TASK OBJECTIVE: Repeat word for word every line of the data below, from the first through the line containing "The clock port", and stop there.

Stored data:

• • • • •

This design comes from an exercise in tuning for small area on the open sky130 flow, not from production work.
In this exercise RTL edits were held to simulation tests only and were not proved equivalent to the original.
The clock port is modelled as an ideal driver; clocking choices that lean on that would not hold on a real chip.
Power figures rest on the tool's default switching activity, not on a simulated workload.

Setup of south:
## wt440hrx_core
module wt440hrx_core #(
    parameter [31:0] BIT_LEN      = 32'd2000,
    parameter [31:0] TOL          = 32'd200,
    parameter [31:0] DEDUP_WINDOW = 32'd1000000,
    parameter        LAYOUT       = 0
) (
    input  wire               clk,
    input  wire               rst,
    input  wire               edge_valid,
    input  wire [31:0]        edge_ts,
    output wire               bit_valid,
    output wire               bit_value,
    output wire [31:0]        bit_ts,
    output wire               fr_valid,
    output wire               fr_dup,
    output wire               rd_valid,
    output wire [3:0]         rd_house,
    output wire [1:0]         rd_channel,
    output wire [1:0]         rd_status,
    output wire               rd_batt,
    output wire [7:0]         rd_hum,
    output wire [7:0]         rd_tint,
    output wire [3:0]         rd_tfrac,
    output wire [1:0]         rd_seq,
    output wire [31:0]        rd_ts,
    output wire [2:0]         rd_channel_rep,
    output wire signed [12:0] rd_temp_x16
);
Size: about 590 cells after synthesis, ~170 flip-flops, roughly 150 I/O pins.
==> flow/config.mk <==
export PLATFORM = sky130hd
export DESIGN_NAME = wt440hrx_core
export DESIGN_NICKNAME = wt440hrx_core
export VERILOG_FILES = /design/flow/design.v
export SDC_FILE = /design/flow/constraint.sdc
export NUM_CORES = 4
export LEC_CHECK = 0
export CAP_MARGIN = 20
export CORE_MARGIN = 2
export CORE_UTILIZATION = 40
export SLEW_MARGIN = 20
export SYNTH_HIERARCHICAL = 1
==> flow/constraint.sdc <==
create_clock -name core_clock -period 14.0 [get_ports {clk}]
set_input_delay 2.8000 -clock core_clock [delete_from_list [all_inputs] [get_ports {clk}]]
set_output_delay 2.8000 -clock core_clock [all_outputs]
set_load 0.01 [all_outputs]
standard.sh (not shown) runs the stock make flow with config.mk's settings and CLKGATE_MAP_FILE= SYNTH_SCRIPT=/design/flow/synth_recipe.tcl, a recipe that flattens the netlist after the stock synthesis.
==> flow/flow/run.sh <==
#!/bin/bash
# The standard layout, with the smallest buffer (buf_1) as each port's
# buffer, and a clock tree of clkbuf_4 without dummy loads in which the
# leaves that drive too much are upsized to clkbuf_8 (flow/post_cts.tcl).
set -euo pipefail
export BUFFER_PORTS_ARGS="-buffer_cell sky130_fd_sc_hd__buf_1"
export CTS_ARGS="-sink_clustering_enable -repair_clock_nets -buf_list sky130_fd_sc_hd__clkbuf_4 -dont_use_dummy_load"
export POST_CTS_TCL="$PWD/flow/post_cts.tcl"
bash standard.sh > standard_flow.log 2>&1
==> flow/flow/post_cts.tcl <==
# Sourced by ORFS at the end of its CTS step (POST_CTS_TCL). The tree is
# built from clkbuf_4; a leaf buffer whose flip-flops would see a clock slew
# above 112 ps (placement estimate) is upsized to clkbuf_8, then the
# placement is legalized again.
estimate_parasitics -placement
set my_upsized 0
foreach inst [get_cells clkbuf_*] {
  set out [get_pins -of_objects $inst -filter "direction==output"]
  set worst 0.0
  foreach p [get_pins -of_objects [get_nets -of_objects $out] -filter "direction==input"] {
    set w [expr {max([get_property $p slew_max_rise], [get_property $p slew_max_fall])}]
    if {$w > $worst} { set worst $w }
  }
  if {$worst > 0.112 && [get_property [get_lib_cells -of_objects $inst] name] eq "sky130_fd_sc_hd__clkbuf_4"} {
    replace_cell $inst sky130_fd_sc_hd__clkbuf_8
    incr my_upsized
  }
}
puts "post_cts: upsized $my_upsized clock buffers"
detailed_placement
check_placement -verbose
estimate_parasitics -placement
### south -> north
- CORE_UTILIZATION changed from 40 to 75
north was carried through to the last stage, and its layout satisfied the timing, design-rule and antenna checks. From north to south, post-synthesis cell type count did not move at all. Count of cell instances traversed by the critical path: lower on south. Total number of tap cells in north is 132 lower than in south. Comparing north with south, the worst hold slack after final layout came out essentially unchanged. The core of north is more densely filled than that of south. As far as sequential element share of the synthesized area goes, south and north are indistinguishable; the numbers are identical. Max setup slack across south and north: south.

========
Starting RTL as in the previous note.
clock: 14.0 ns
lec_check: 0
cap_margin: 20
core_margin: 2
core_utilization: 85
slew_margin: 20
synth_hierarchical: 1
Scripts as last shown in full above: flow/flow/run.sh, flow/flow/post_cts.tcl
The starting point went through all stages and came out clean.
Then changed:
==> flow/flow/run.sh (replaced) <==
#!/bin/bash
# The standard layout, with the smallest buffer (buf_1) as each port's
# buffer, and a clock tree of clkbuf_4/clkbuf_8 without dummy loads.
set -euo pipefail
export BUFFER_PORTS_ARGS="-buffer_cell sky130_fd_sc_hd__buf_1"
export CTS_ARGS="-sink_clustering_enable -repair_clock_nets -buf_list {sky130_fd_sc_hd__clkbuf_4 sky130_fd_sc_hd__clkbuf_8} -dont_use_dummy_load"
bash standard.sh > standard_flow.log 2>&1
--- a/flow/config.mk
+++ b/flow/config.mk
@@ -10 +10,2 @@
-export CORE_UTILIZATION = 85
+export CORE_UTILIZATION = 40
+export CTS_BUF_LIST = sky130_fd_sc_hd__clkbuf_8
removed: flow/flow/post_cts.tcl
=> Fmax increases by 1.7%; clock power is higher by 23%; global-route usage falls by 20 points; clock skew goes down by 0.012 ns; wire length went down by 11%; non-clock buffer count does not change; final cell count is higher by 17%; utilization decreases by 48 points; worst setup slack is better by 0.22 ns.
Then changed:
==> flow/flow/run.sh (replaced) <==
#!/bin/bash
# The standard layout, with the smallest buffer (buf_1) as each port's
# buffer, and a clock tree of clkbuf_4 without dummy loads in which the
# leaves that drive too much are upsized to clkbuf_8 (flow/post_cts.tcl).
set -euo pipefail
export BUFFER_PORTS_ARGS="-buffer_cell sky130_fd_sc_hd__buf_1"
export CTS_ARGS="-sink_clustering_enable -repair_clock_nets -buf_list sky130_fd_sc_hd__clkbuf_4 -dont_use_dummy_load"
export POST_CTS_TCL="$PWD/flow/post_cts.tcl"
bash standard.sh > standard_flow.log 2>&1
==> flow/flow/post_cts.tcl (new file) <==
# Sourced by ORFS at the end of its CTS step (POST_CTS_TCL). The tree is
# built from clkbuf_4; a leaf buffer whose flip-flops would see a clock slew
# above 112 ps (placement estimate) is upsized to clkbuf_8, then the
# placement is legalized again.
estimate_parasitics -placement
set my_upsized 0
foreach inst [get_cells clkbuf_*] {
  set out [get_pins -of_objects $inst -filter "direction==output"]
  set worst 0.0
  foreach p [get_pins -of_objects [get_nets -of_objects $out] -filter "direction==input"] {
    set w [expr {max([get_property $p slew_max_rise], [get_property $p slew_max_fall])}]
    if {$w > $worst} { set worst $w }
  }
  if {$worst > 0.112 && [get_property [get_lib_cells -of_objects $inst] name] eq "sky130_fd_sc_hd__clkbuf_4"} {
    replace_cell $inst sky130_fd_sc_hd__clkbuf_8
    incr my_upsized
  }
}
puts "post_cts: upsized $my_upsized clock buffers"
detailed_placement
check_placement -verbose
estimate_parasitics -placement
--- a/flow/config.mk
+++ b/flow/config.mk
@@ -10,2 +10 @@
-export CORE_UTILIZATION = 40
-export CTS_BUF_LIST = sky130_fd_sc_hd__clkbuf_8
+export CORE_UTILIZATION = 60
Clock skew rises by 0.0091 ns.
Die area falls by 33%.
Cell area falls by 2.0%.
Global-route usage rises by 6.9 points.
Sequential share of layout area rises by 1.1 points.
Sequential power hardly moves.
Utilization rises by 21 points.
Wire length falls by 3.7%.
Non-clock buffer count falls by 1.
Then changed:
--- a/flow/config.mk
+++ b/flow/config.mk
@@ -8 +8 @@
-export CAP_MARGIN = 20
+export CAP_MARGIN = 0
@@ -10,2 +10,2 @@
-export CORE_UTILIZATION = 60
-export SLEW_MARGIN = 20
+export CORE_UTILIZATION = 40
+export SLEW_MARGIN = 0
The new run went through all stages and came out clean. Area after synthesis is unchanged. Synthesized cell count is unchanged. Combinational power hardly moves. Global-route usage shrinks by 6.9 points. Via count hardly moves. Power went up by 0.39%. Worst setup slack improved by 0.21 ns. Utilization drops by 21 points. Hold slack loses 0.0035 ns.

========
the reference run:
The RTL this note starts from:
==> flow/design.v <==
module wt440hrx_core #(
    parameter [31:0] BIT_LEN      = 32'd2000,
    parameter [31:0] TOL          = 32'd200,
    parameter [31:0] DEDUP_WINDOW = 32'd1000000,
    parameter        LAYOUT       = 0
) (
    input  wire               clk,
    input  wire               rst,
    input  wire               edge_valid,
    input  wire [31:0]        edge_ts,
    output wire               bit_valid,
    output wire               bit_value,
    output wire [31:0]        bit_ts,
    output wire               fr_valid,
    output wire               fr_dup,
    output wire               rd_valid,
    output wire [3:0]         rd_house,
    output wire [1:0]         rd_channel,
    output wire [1:0]         rd_status,
    output wire               rd_batt,
    output wire [7:0]         rd_hum,
    output wire [7:0]         rd_tint,
    output wire [3:0]         rd_tfrac,
    output wire [1:0]         rd_seq,
    output wire [31:0]        rd_ts,
    output wire [2:0]         rd_channel_rep,
    output wire signed [12:0] rd_temp_x16
);
    localparam [31:0] BIT_LOW      = BIT_LEN - TOL;
    localparam [31:0] BIT_HIGH     = BIT_LEN + TOL;
    localparam [31:0] HALFBIT_LOW  = (BIT_LEN >> 1) - (TOL >> 1);
    localparam [31:0] HALFBIT_HIGH = (BIT_LEN >> 1) + (TOL >> 1);
    localparam [31:0] AGE_K        = 32'd0 - DEDUP_WINDOW;
    localparam [13:0] AGE_KM       = AGE_K[19:6];
    localparam [6:0]  AGE_KU       = AGE_KM[13:7];
    localparam [6:0]  AGE_KL       = AGE_KM[6:0];
    wire [31:0] nts = ~edge_ts;
    reg        ld_first;    
    reg        ld_half;     
    reg [31:0] last_ts;     
    reg [31:0] prev_ts;     
    reg [5:0]  idx;         
    reg [1:0]  csum;        
    reg [29:0] sr;          
    reg        dd_valid;
    reg [27:0] dd_f;        
    reg [31:0] dd_ts;       
    wire [11:0] nd, ng;
    wire [12:1] cd, cg;
    wire [31:12] pd, gd, pg, gg;
    wt440_ha u_d0 (.x(nts[0]), .y(last_ts[0]), .s(nd[0]), .co(cd[1]));
    wt440_ha u_g0 (.x(nts[0]), .y(prev_ts[0]), .s(ng[0]), .co(cg[1]));
    genvar i;
    generate
        for (i = 1; i < 12; i = i + 1) begin : g_lo
            wt440_fa u_d (.x(nts[i]), .y(last_ts[i]), .c(cd[i]), .s(nd[i]), .co(cd[i+1]));
            wt440_fa u_g (.x(nts[i]), .y(prev_ts[i]), .c(cg[i]), .s(ng[i]), .co(cg[i+1]));
        end
        for (i = 12; i < 32; i = i + 1) begin : g_hi
            wt440_ha u_d (.x(nts[i]), .y(last_ts[i]), .s(pd[i]), .co(gd[i]));
            wt440_ha u_g (.x(nts[i]), .y(prev_ts[i]), .s(pg[i]), .co(gg[i]));
        end
    endgenerate
    wire d_hz = ((pd[12] ^ cd[12]) && ((pd[31:13] ^ gd[30:12]) == 19'h7FFFF));
    wire g_hz = ((pg[12] ^ cg[12]) && ((pg[31:13] ^ gg[30:12]) == 19'h7FFFF));
    wire [11:0] d = ~nd;
    wire [11:0] g = ~ng;
    wire [5:0]  a_g = nts[5:0] & dd_ts[5:0];
    wire [5:0]  a_t = nts[5:0] | dd_ts[5:0];
    wire a_g10 = a_g[1] | (a_t[1] & a_g[0]);
    wire a_g32 = a_g[3] | (a_t[3] & a_g[2]);
    wire a_t32 = a_t[3] & a_t[2];
    wire a_g54 = a_g[5] | (a_t[5] & a_g[4]);
    wire a_t54 = a_t[5] & a_t[4];
    wire a_c6  = a_g54 | (a_t54 & (a_g32 | (a_t32 & a_g10)));
    wire [12:6]  nal;
    wire [13:7]  cal;
    wire [6:0]   u0;
    wire [20:14] cau;
    wire [31:20] pa, ga;
    wt440_fa u_al6 (.x(nts[6]), .y(dd_ts[6]), .c(a_c6), .s(nal[6]), .co(cal[7]));
    wt440_ha u_au0 (.x(nts[13]), .y(dd_ts[13]), .s(u0[0]), .co(cau[14]));
    generate
        for (i = 7; i < 13; i = i + 1) begin : g_al
            wt440_fa u_a (.x(nts[i]), .y(dd_ts[i]), .c(cal[i]), .s(nal[i]), .co(cal[i+1]));
        end
        for (i = 14; i < 20; i = i + 1) begin : g_au
            wt440_fa u_a (.x(nts[i]), .y(dd_ts[i]), .c(cau[i]), .s(u0[i-13]), .co(cau[i+1]));
        end
        for (i = 20; i < 32; i = i + 1) begin : g_ah
            wt440_ha u_a (.x(nts[i]), .y(dd_ts[i]), .s(pa[i]), .co(ga[i]));
        end
    endgenerate
    wire a_c13  = cal[13];
    wire u_max  = (u0 == 7'h7F);
    wire a_c20  = cau[20] || (a_c13 && u_max);
    wire l_ge   = (nal >= AGE_KL);
    wire u_gt   = a_c13 ? (u0 >= AGE_KU && !u_max) : (u0 > AGE_KU);
    wire u_eq   = a_c13 ? (u0 == AGE_KU - 7'd1) : (u0 == AGE_KU);
    wire a_hz   = ((pa[20] ^ a_c20) && ((pa[31:21] ^ ga[30:20]) == 11'h7FF));
    wire age_lt = a_hz && (u_gt || (u_eq && l_ge));
    wire in_full = d_hz && (d >= BIT_LOW[11:0]) && (d <= BIT_HIGH[11:0]);
    wire in_half = d_hz && (d >= HALFBIT_LOW[11:0]) && (d <= HALFBIT_HIGH[11:0]);
    wire emit    = !ld_first && (ld_half ? in_half : in_full);
    assign bit_valid = edge_valid && !rst && emit;
    assign bit_value = ld_half;
    assign bit_ts    = edge_ts;
    always @(posedge clk) begin
        if (rst)
            ld_first <= 1'b1;
        else if (edge_valid)
            ld_first <= 1'b0;
    end
    always @(posedge clk) begin
        if (edge_valid) begin
            ld_half <= !ld_first && !ld_half && in_half;
            last_ts <= edge_ts;
        end
    end
    wire idx0       = (idx == 6'd0);
    wire pre_idx    = (idx[5:2] == 4'd0);
    wire last_bit   = (idx == 6'd35);
    wire spacing_ok = idx0 || (g_hz && (g >= BIT_LOW[11:0]) && (g <= BIT_HIGH[11:0]));
    wire pre_ok     = !pre_idx || (bit_value == !idx[1]);
    wire accept     = spacing_ok && pre_ok;
    wire parity_ok  = !csum[0] && (csum[1] == bit_value);
    assign fr_valid = bit_valid && accept && last_bit && parity_ok;
    always @(posedge clk) begin
        if (rst)
            idx <= 6'd0;
        else if (bit_valid)
            idx <= (!accept || last_bit) ? 6'd0 : idx + 6'd1;
    end
    always @(posedge clk) begin
        if (bit_valid) begin
            if (pre_idx)
                csum <= 2'b11;
            else if (idx[0])
                csum[1] <= csum[1] ^ bit_value;
            else
                csum[0] <= csum[0] ^ bit_value;
        end
    end
    always @(posedge clk) begin
        if (bit_valid && idx != 6'd34)
            sr <= {sr[28:0], bit_value};
    end
    always @(posedge clk) begin
        if (bit_valid)
            prev_ts <= edge_ts;
    end
    assign rd_house   = sr[29:26];
    assign rd_channel = sr[25:24];
    assign rd_status  = sr[23:22];
    assign rd_batt    = sr[21];
    assign rd_hum     = {1'b0, sr[20:14]};
    assign rd_tint    = sr[13:6];
    assign rd_tfrac   = sr[5:2];
    assign rd_seq     = sr[1:0];
    assign rd_ts      = edge_ts;
    wire same = (sr[29:2] == dd_f);
    assign fr_dup   = dd_valid && same && age_lt;
    assign rd_valid = fr_valid && !fr_dup;
    always @(posedge clk) begin
        if (rst)
            dd_valid <= 1'b0;
        else if (rd_valid)
            dd_valid <= 1'b1;
    end
    always @(posedge clk) begin
        if (rd_valid) begin
            dd_f  <= sr[29:2];
            dd_ts <= edge_ts;
        end
    end
    assign rd_channel_rep = {1'b0, rd_channel} + 3'd1;
    assign rd_temp_x16    = {{1'b0, rd_tint} - 9'd50, rd_tfrac};
endmodule
module wt440_fa (
    input  wire x,
    input  wire y,
    input  wire c,
    output wire s,
    output wire co
);
    assign s  = x ^ y ^ c;
    assign co = (x & y) | (x & c) | (y & c);
endmodule
module wt440_ha (
    input  wire x,
    input  wire y,
    output wire s,
    output wire co
);
    assign s  = x ^ y;
    assign co = x & y;
endmodule
==> flow/config.mk <==
export PLATFORM = sky130hd
export DESIGN_NAME = wt440hrx_core
export DESIGN_NICKNAME = wt440hrx_core
export VERILOG_FILES = /design/flow/design.v
export SDC_FILE = /design/flow/constraint.sdc
export NUM_CORES = 4
export LEC_CHECK = 0
export CAP_MARGIN = 20
export CORE_MARGIN = 2
export CORE_UTILIZATION = 40
export SLEW_MARGIN = 20
export SYNTH_HIERARCHICAL = 1
==> flow/constraint.sdc <==
create_clock -name core_clock -period 14.0 [get_ports {clk}]
set_input_delay 2.8000 -clock core_clock [delete_from_list [all_inputs] [get_ports {clk}]]
set_output_delay 2.8000 -clock core_clock [all_outputs]
set_load 0.01 [all_outputs]
run.sh (not shown) runs the stock make flow with config.mk's settings and CLKGATE_MAP_FILE= SYNTH_SCRIPT=/design/flow/synth_recipe.tcl, a recipe that flattens the netlist after the stock synthesis.
Stock flow here: none of the scripts above is used.
Inputs modified between the reference run and the trial run:
- an added CTS_BUF_LIST of sky130_fd_sc_hd__clkbuf_8
==> flow/flow/run.sh (new file) <==
#!/bin/bash
# The standard layout, with the smallest buffer (buf_1) as each port's
# buffer instead of the one buffer_ports picks by itself.
set -euo pipefail
export BUFFER_PORTS_ARGS="-buffer_cell sky130_fd_sc_hd__buf_1"
bash standard.sh > standard_flow.log 2>&1
==> flow/standard.sh (new file) <==
#!/bin/bash
# synth_recipe.tcl (not shown) runs the flow's synth.tcl, then flattens the netlist and writes it again
# the make line also repeats each setting of config.mk as NAME=value (left out here)
make -C /OpenROAD-flow-scripts/flow DESIGN_CONFIG=/design/flow/config.mk WORK_HOME=/design/flow/orfs CLKGATE_MAP_FILE= SYNTH_SCRIPT=/design/flow/synth_recipe.tcl "${@:-finish}"
removed: flow/run.sh
[summary]
- Number of antenna violations at the first check in global routing is higher on the trial run
- Summary: with the reference run as the reference, total number of vias in the trial run moved down by a few percent.
- Looking at minimum setup slack in the final design across the reference run and the trial run, the one that comes out higher is the trial run.
- Summary of the trial run over the reference run: highest achievable clock rate saw an increase, post-placement worst setup slack saw an increase, worst hold path cell count saw an increase.

==> re-timing with driven ports <==
How much do the figures lean on ideal ports? The routed layouts below were timed once more, with nothing changed but the port constraints.
Step 1 (the two cells are an assumption about what drives the block):
set clk [get_ports {clk}]
set_driving_cell -lib_cell sky130_fd_sc_hd__clkbuf_16 $clk
set_driving_cell -lib_cell sky130_fd_sc_hd__buf_2 [delete_from_list [all_inputs] $clk]
Step 2 adds t to the input delays and takes it off the output delays; t is the mean of the earliest and latest rising clock arrival at the registers after step 1. Input paths then give back, and output paths get back, about the clock's delay inside the block.
Three values: ideal ports, drivers, drivers and shift; two values: the first two.
run	shift t [ns]	setup slack, ns	hold slack, ns
south	0.462	1.228 / 1.203 / 1.203	0.459 / 0.459 / 0.459
north	0.457	0.845 / 0.810 / 0.810	0.460 / 0.460 / 0.460
the first run of note 2	0.463	1.003 / 0.979 / 0.979	0.461 / 0.461 / 0.461
the second run of note 2	0.485	1.222 / 1.197 / 1.197	0.444 / 0.444 / 0.444
the third run of note 2	0.464	1.021 / 1.000 / 1.000	0.462 / 0.462 / 0.462
the fourth run of note 2	0.462	1.228 / 1.203 / 1.203	0.459 / 0.459 / 0.459
the reference run	0.470	0.400 / 0.377 / 0.377	0.468 / 0.468 / 0.468
the trial run	0.495	0.694 / 0.670 / 0.670	0.470 / 0.470 / 0.470
After both steps setup and hold are still met in every run listed. For north, which loses most, drivers alone change the setup slack by -0.035 ns; drivers and shift together by -0.035 ns.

• • • • •

TASK OUTPUT:
This design comes from an exercise in tuning for small area on the open sky130 flow, not from production work.
In this exercise RTL edits were held to simulation tests only and were not proved equivalent to the original.
The clock port is modelled as an ideal driver; clocking choices that lean on that would not hold on a real chip.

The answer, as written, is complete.